EXERCISE OBJECTIVE :: Below are several records. Retype exactly those lines running from the one with "441.7 | 0.6055 |" through the one with "cells in the", end lines included, and no others.

(Beginning of EXCERPTED RECORDS)

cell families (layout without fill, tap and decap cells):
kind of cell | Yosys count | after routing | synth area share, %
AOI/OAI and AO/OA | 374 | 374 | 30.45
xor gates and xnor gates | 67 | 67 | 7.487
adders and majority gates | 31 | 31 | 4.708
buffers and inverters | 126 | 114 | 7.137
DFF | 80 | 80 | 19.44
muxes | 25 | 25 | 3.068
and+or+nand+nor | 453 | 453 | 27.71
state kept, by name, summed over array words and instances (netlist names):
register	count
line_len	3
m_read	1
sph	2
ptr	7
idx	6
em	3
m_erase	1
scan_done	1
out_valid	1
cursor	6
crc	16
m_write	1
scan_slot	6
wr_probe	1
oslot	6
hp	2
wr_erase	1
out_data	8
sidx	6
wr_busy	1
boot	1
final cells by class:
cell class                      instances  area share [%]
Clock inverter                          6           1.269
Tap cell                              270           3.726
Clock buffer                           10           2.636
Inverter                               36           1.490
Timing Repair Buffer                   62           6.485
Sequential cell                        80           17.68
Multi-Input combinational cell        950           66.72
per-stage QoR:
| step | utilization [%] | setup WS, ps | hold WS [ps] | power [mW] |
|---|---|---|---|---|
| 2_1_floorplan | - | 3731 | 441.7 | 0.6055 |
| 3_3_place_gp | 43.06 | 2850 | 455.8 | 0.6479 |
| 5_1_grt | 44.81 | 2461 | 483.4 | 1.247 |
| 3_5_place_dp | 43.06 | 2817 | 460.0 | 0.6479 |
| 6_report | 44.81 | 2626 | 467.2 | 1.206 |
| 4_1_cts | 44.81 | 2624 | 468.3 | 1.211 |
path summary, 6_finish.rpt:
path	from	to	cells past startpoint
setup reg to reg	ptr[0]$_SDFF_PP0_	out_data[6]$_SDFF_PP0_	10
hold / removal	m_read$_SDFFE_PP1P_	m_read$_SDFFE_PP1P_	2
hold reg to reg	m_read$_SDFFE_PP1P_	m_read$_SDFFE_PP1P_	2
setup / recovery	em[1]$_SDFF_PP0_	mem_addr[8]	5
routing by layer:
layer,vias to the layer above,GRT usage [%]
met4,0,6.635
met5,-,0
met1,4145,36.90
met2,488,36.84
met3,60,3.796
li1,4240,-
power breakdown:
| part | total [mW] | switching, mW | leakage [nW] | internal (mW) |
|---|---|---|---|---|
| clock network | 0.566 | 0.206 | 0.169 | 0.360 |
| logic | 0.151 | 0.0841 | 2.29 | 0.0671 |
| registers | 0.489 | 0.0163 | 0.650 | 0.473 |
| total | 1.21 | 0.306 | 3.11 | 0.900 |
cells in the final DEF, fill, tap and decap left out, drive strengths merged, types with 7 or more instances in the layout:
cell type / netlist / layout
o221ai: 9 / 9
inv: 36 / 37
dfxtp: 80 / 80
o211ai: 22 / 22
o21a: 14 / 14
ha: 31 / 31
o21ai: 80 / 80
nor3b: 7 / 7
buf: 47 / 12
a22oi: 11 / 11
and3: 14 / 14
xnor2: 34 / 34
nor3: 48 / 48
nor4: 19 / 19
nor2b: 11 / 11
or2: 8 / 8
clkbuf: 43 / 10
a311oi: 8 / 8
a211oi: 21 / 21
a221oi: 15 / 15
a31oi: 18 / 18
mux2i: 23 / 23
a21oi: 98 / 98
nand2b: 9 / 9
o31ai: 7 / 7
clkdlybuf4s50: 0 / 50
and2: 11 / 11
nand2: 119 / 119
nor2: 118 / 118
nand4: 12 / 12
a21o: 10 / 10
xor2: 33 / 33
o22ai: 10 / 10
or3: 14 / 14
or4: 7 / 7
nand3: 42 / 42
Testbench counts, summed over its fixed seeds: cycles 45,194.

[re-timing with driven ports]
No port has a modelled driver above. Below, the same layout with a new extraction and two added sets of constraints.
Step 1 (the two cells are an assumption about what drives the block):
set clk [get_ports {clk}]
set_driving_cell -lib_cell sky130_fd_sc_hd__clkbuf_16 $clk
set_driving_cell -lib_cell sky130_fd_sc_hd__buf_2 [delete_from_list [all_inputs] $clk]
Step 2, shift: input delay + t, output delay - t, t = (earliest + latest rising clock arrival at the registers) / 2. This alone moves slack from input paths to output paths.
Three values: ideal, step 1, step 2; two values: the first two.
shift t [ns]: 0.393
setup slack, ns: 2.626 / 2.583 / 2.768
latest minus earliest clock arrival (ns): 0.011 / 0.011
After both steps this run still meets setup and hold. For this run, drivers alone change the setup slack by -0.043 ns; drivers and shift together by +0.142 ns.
Context: an optimization exercise on an open-source flow, tuned for small area. The choices shown serve that exercise and are no tape-out recipe. Only simulation tests tie the RTL to the original design; equivalence was not proved. The flow treats the clock pin as an ideal source, which a real chip does not have. No activity file was given, so power comes from the tool's default toggle rates.

## psk_mod
module psk_mod (
    input  wire        clk,
    input  wire        rst,
    input  wire        tok_valid,
    output wire        tok_ready,
    input  wire [2:0]  tok_tag,
    input  wire [15:0] tok_data,
    input  wire        cancel,
    input  wire        smp_valid,
    output wire        smp_ready,
    input  wire [63:0] smp_t,
    output wire        res_valid,
    output wire [7:0]  res_amp,
    output wire        res_phase,
    output wire [31:0] res_freq,
    output wire        res_ack,
    output wire [7:0]  res_handle,
    output wire [1:0]  fault
);
    assign res_freq = 32'd1000;
    wire        cancelled;
    wire        q_vis;
    wire [2:0]  h_tag;
    wire [7:0]  h_d;
    wire        pop;
    wire [4:0]  lc;
    wire        mul;
    wire [6:0]  rem;
    wire        diff;
    psk_packer u_packer (
        .clk       (clk),
        .rst       (rst),
        .tok_valid (tok_valid),
        .tok_ready (tok_ready),
        .tok_tag   (tok_tag),
        .tok_data  (tok_data),
        .hold      (cancelled || (fault != 2'd0) || mul),
        .lc        (lc),
        .pop       (pop),
        .q_vis     (q_vis),
        .h_tag     (h_tag),
        .h_d       (h_d)
    );
    psk_pq u_div (
        .clk      (clk),
        .rst      (rst),
        .start_ok (smp_valid && (fault == 2'd0)),
        .accepted (smp_valid && smp_ready),
        .t        (smp_t[63:7]),
        .lc_q     (lc),
        .mul_q    (mul),
        .rem_q    (rem),
        .diff_q   (diff)
    );
    psk_sampler u_sampler (
        .clk        (clk),
        .rst        (rst),
        .smp_valid  (smp_valid),
        .smp_ready  (smp_ready),
        .t_lo       (smp_t[6:0]),
        .cancel     (cancel),
        .lc_q       (lc),
        .mul_q      (mul),
        .rem_q      (rem),
        .diff_q     (diff),
        .q_vis      (q_vis),
        .h_tag      (h_tag),
        .h_d        (h_d),
        .pop        (pop),
        .cancel_q   (cancelled),
        .fault_q    (fault),
        .res_valid  (res_valid),
        .res_amp    (res_amp),
  ...
Size in the first run: roughly 770 cells after synthesis, about 130 flip-flops, roughly 6700 sq um of cells after synthesis.
export LEC_CHECK = 0
export ABC_AREA = 1
export CAP_MARGIN = 20
export CORE_MARGIN = 2
export CORE_UTILIZATION = 40
export GPL_TIMING_DRIVEN = 0
export SLEW_MARGIN = 20
create_clock -name core_clock -period 100.0 [get_ports {clk}]
standard.sh (not shown) runs the stock make flow with config.mk's settings and CLKGATE_MAP_FILE= SYNTH_SCRIPT=/design/flow/synth_recipe.tcl, a recipe that flattens the netlist after the stock synthesis.
==> flow/flow/run.sh <==
#!/bin/bash
# The standard layout (standard.sh: ORFS synthesis, floorplan, place,
# CTS, route, finish), with these changes made through the environment that
# ORFS reads:
#  - synthesis maps the logic with the ABC script flow/abc_area.script (a
#    stronger area-oriented mapping; ABC only sees the combinational logic,
#    so the registers are those of the standard synthesis), and leaves the
#    adders to ABC instead of mapping them to fixed full/half adder cells;
#  - the input and output port buffers use the smallest buffer cell;
#  - clock tree synthesis inserts no dummy loads and uses clkbuf_8 buffers.
# The full make output goes to standard.log; ORFS's own per-step logs are
# under orfs/logs/.
set -o pipefail
rm -rf scripts_abc
cp -r "$FLOW_HOME/scripts" scripts_abc
cp flow/abc_area.script scripts_abc/abc_area.script
export SCRIPTS_DIR="$PWD/scripts_abc"
export ABC_AREA=1
export ADDER_MAP_FILE=
export REMOVE_ABC_BUFFERS=1
export SKIP_REPAIR_TIE_FANOUT=1
export BUFFER_PORTS_ARGS="-buffer_cell sky130_fd_sc_hd__buf_1"
export CTS_ARGS="-sink_clustering_enable -repair_clock_nets -dont_use_dummy_load -buf_list sky130_fd_sc_hd__clkbuf_8"
bash standard.sh > standard.log 2>&1
==> flow/flow/abc_area.script <==
strash
&get -n
&fraig -x
&st
&dc2
&syn2
&dch -f
&nf -R 1000
&st
&dc2
&syn2
&dch -f
&nf -R 1000
&st
&dc2
&syn2
&dch -f
&nf -R 1000
&put
The baseline passed the timing, design-rule and antenna checks.
Change:
--- a/flow/flow/run.sh
+++ b/flow/flow/run.sh
@@ -10 +10,3 @@
-#  - clock tree synthesis inserts no dummy loads and uses clkbuf_8 buffers.
+#  - clock tree synthesis inserts no dummy loads and uses clkbuf_8 buffers;
+#    after it, flow/cts_size.tcl sizes each leaf clock buffer down to the
+#    smallest clkbuf that keeps the register clock-pin slew at 0.115 ns or less.
@@ -22,0 +25 @@
+export POST_CTS_TCL="$PWD/flow/cts_size.tcl"
==> flow/flow/abc_area.script (replaced) <==
strash
&get -n
&fraig -x
&st
&deepsyn -T 60
&dch -f
&nf -R 1000
&put
==> flow/flow/cts_size.tcl (new file) <==
proc cts_leaf_max_slew { inst } {
  set mx 0
  foreach t [$inst getITerms] {
    if {![$t isOutputSignal]} { continue }
    foreach s [[$t getNet] getITerms] {
      if {![$s isInputSignal]} { continue }
      set pin [get_pins [[$s getInst] getName]/[[$s getMTerm] getName]]
      foreach prop {slew_max_rise slew_max_fall} {
        set v [get_property $pin $prop]
        if {$v > $mx} { set mx $v }
      }
    }
  }
  return $mx
}
proc cts_leaf_is_leaf { inst } {
  foreach t [$inst getITerms] {
    if {![$t isOutputSignal]} { continue }
    foreach s [[$t getNet] getITerms] {
      if {[$s isInputSignal] && [[$s getMTerm] getName] ne "CLK"} { return 0 }
    }
  }
  return 1
}
estimate_parasitics -placement
set cts_sized 0
foreach inst [[ord::get_db_block] getInsts] {
  if {![string match "clkbuf_*" [$inst getName]]} { continue }
  set master [[$inst getMaster] getName]
  if {![string match "sky130_fd_sc_hd__clkbuf_*" $master]} { continue }
  if {![cts_leaf_is_leaf $inst]} { continue }
  foreach c {sky130_fd_sc_hd__clkbuf_2 sky130_fd_sc_hd__clkbuf_4 sky130_fd_sc_hd__clkbuf_8} {
    replace_cell [get_cells [$inst getName]] $c
    estimate_parasitics -placement
    if {[cts_leaf_max_slew $inst] <= 0.115 || $c eq $master} { break }
  }
  if {$c ne $master} { incr cts_sized }
  puts "cts_size: [$inst getName] $master -> $c, slew [cts_leaf_max_slew $inst]"
}
puts "cts_size: resized $cts_sized leaf clock buffers"
- CORE_UTILIZATION: 40 -> 60
Outcome: Routed wire length is lower by roughly a tenth. Synthesized cell count came out lower by roughly a tenth. Flip-flop and latch count stays the same. Clock-buffer cell count stays the same. Sequential power hardly moves. Cell count fell by about a fifth. Non-clock buffer count grows by 2.
Change:
--- a/flow/flow/run.sh
+++ b/flow/flow/run.sh
@@ -12 +12 @@
-#    smallest clkbuf that keeps the register clock-pin slew at 0.115 ns or less.
+#    smallest clkbuf that keeps the register clock-pin slew at 0.10 ns or less.
--- a/flow/flow/cts_size.tcl
+++ b/flow/flow/cts_size.tcl
@@ -35 +35 @@
-    if {[cts_leaf_max_slew $inst] <= 0.115 || $c eq $master} { break }
+    if {[cts_leaf_max_slew $inst] <= 0.10 || $c eq $master} { break }
- CORE_UTILIZATION: 60 -> 40
After rerunning: Setup slack is better by 0.31 ns; total power increases slightly; die area came out higher by well over a third; final area increases slightly; area after synthesis stays the same.
Change:
--- a/flow/flow/run.sh
+++ b/flow/flow/run.sh
@@ -10,3 +10 @@
-#  - clock tree synthesis inserts no dummy loads and uses clkbuf_8 buffers;
-#    after it, flow/cts_size.tcl sizes each leaf clock buffer down to the
-#    smallest clkbuf that keeps the register clock-pin slew at 0.10 ns or less.
+#  - clock tree synthesis inserts no dummy loads and uses clkbuf_8 buffers.
@@ -23 +20,0 @@
-export SKIP_REPAIR_TIE_FANOUT=1
@@ -25 +21,0 @@
-export POST_CTS_TCL="$PWD/flow/cts_size.tcl"
==> flow/flow/abc_area.script (replaced) <==
strash
&get -n
&fraig -x
&st
&syn2
&dch -f
&nf -R 1000
&st
&syn2
&dch -f
&nf -R 1000
&put
removed: flow/flow/cts_size.tcl
After rerunning:
- The new run completed without violations
- first-iteration DRC count fell by 27%
- via count grows by 9.8%
- area after synthesis goes up by about 9%
- total power climbs by 9.9%

[what the ideal ports hide]
Ports are ideal in the flow. The routed layouts listed here were re-timed in OpenROAD. Step 1, drivers: a clkbuf_16 drives clk and a buf_2 each remaining input, both assumed. Step 2 times the ports against the registers' clock, not the clock port: input delays grow and output delays shrink by t, the midpoint of the rising clock arrivals with the driver on. Slacks: ideal ports / drivers / drivers and shift; pairs: ideal ports / drivers.
| run | shift t [ns] | slack for setup (ns) | worst hold slack (ns) | worst register clock-pin slew, ns |
|---|---|---|---|---|
| the first run | 0.453 | 58.273 / 58.254 / 58.254 | 0.307 / 0.307 / 0.307 | 0.08 / 0.08 |
| the second run | 0.413 | 58.354 / 58.334 / 58.334 | 0.312 / 0.312 / 0.312 | 0.12 / 0.12 |
| the third run | 0.430 | 58.662 / 58.639 / 58.639 | 0.312 / 0.312 / 0.312 | 0.10 / 0.10 |
| the fourth run | 0.448 | 58.611 / 58.592 / 58.592 | 0.296 / 0.296 / 0.296 | 0.08 / 0.08 |
After both steps setup and hold are still met in every run listed. The setup slack of the third run, which loses most, moves by -0.023 ns with the drivers and by -0.023 ns with both steps.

(End of EXCERPTED RECORDS)

WRITTEN RESPONSE ::
| 2_1_floorplan | - | 3731 | 441.7 | 0.6055 |
| 3_3_place_gp | 43.06 | 2850 | 455.8 | 0.6479 |
| 5_1_grt | 44.81 | 2461 | 483.4 | 1.247 |
| 3_5_place_dp | 43.06 | 2817 | 460.0 | 0.6479 |
| 6_report | 44.81 | 2626 | 467.2 | 1.206 |
| 4_1_cts | 44.81 | 2624 | 468.3 | 1.211 |
path summary, 6_finish.rpt:
path	from	to	cells past startpoint
setup reg to reg	ptr[0]$_SDFF_PP0_	out_data[6]$_SDFF_PP0_	10
hold / removal	m_read$_SDFFE_PP1P_	m_read$_SDFFE_PP1P_	2
hold reg to reg	m_read$_SDFFE_PP1P_	m_read$_SDFFE_PP1P_	2
setup / recovery	em[1]$_SDFF_PP0_	mem_addr[8]	5
routing by layer:
layer,vias to the layer above,GRT usage [%]
met4,0,6.635
met5,-,0
met1,4145,36.90
met2,488,36.84
met3,60,3.796
li1,4240,-
power breakdown:
| part | total [mW] | switching, mW | leakage [nW] | internal (mW) |
|---|---|---|---|---|
| clock network | 0.566 | 0.206 | 0.169 | 0.360 |
| logic | 0.151 | 0.0841 | 2.29 | 0.0671 |
| registers | 0.489 | 0.0163 | 0.650 | 0.473 |
| total | 1.21 | 0.306 | 3.11 | 0.900 |
cells in the final DEF, fill, tap and decap left out, drive strengths merged, types with 7 or more instances in the layout:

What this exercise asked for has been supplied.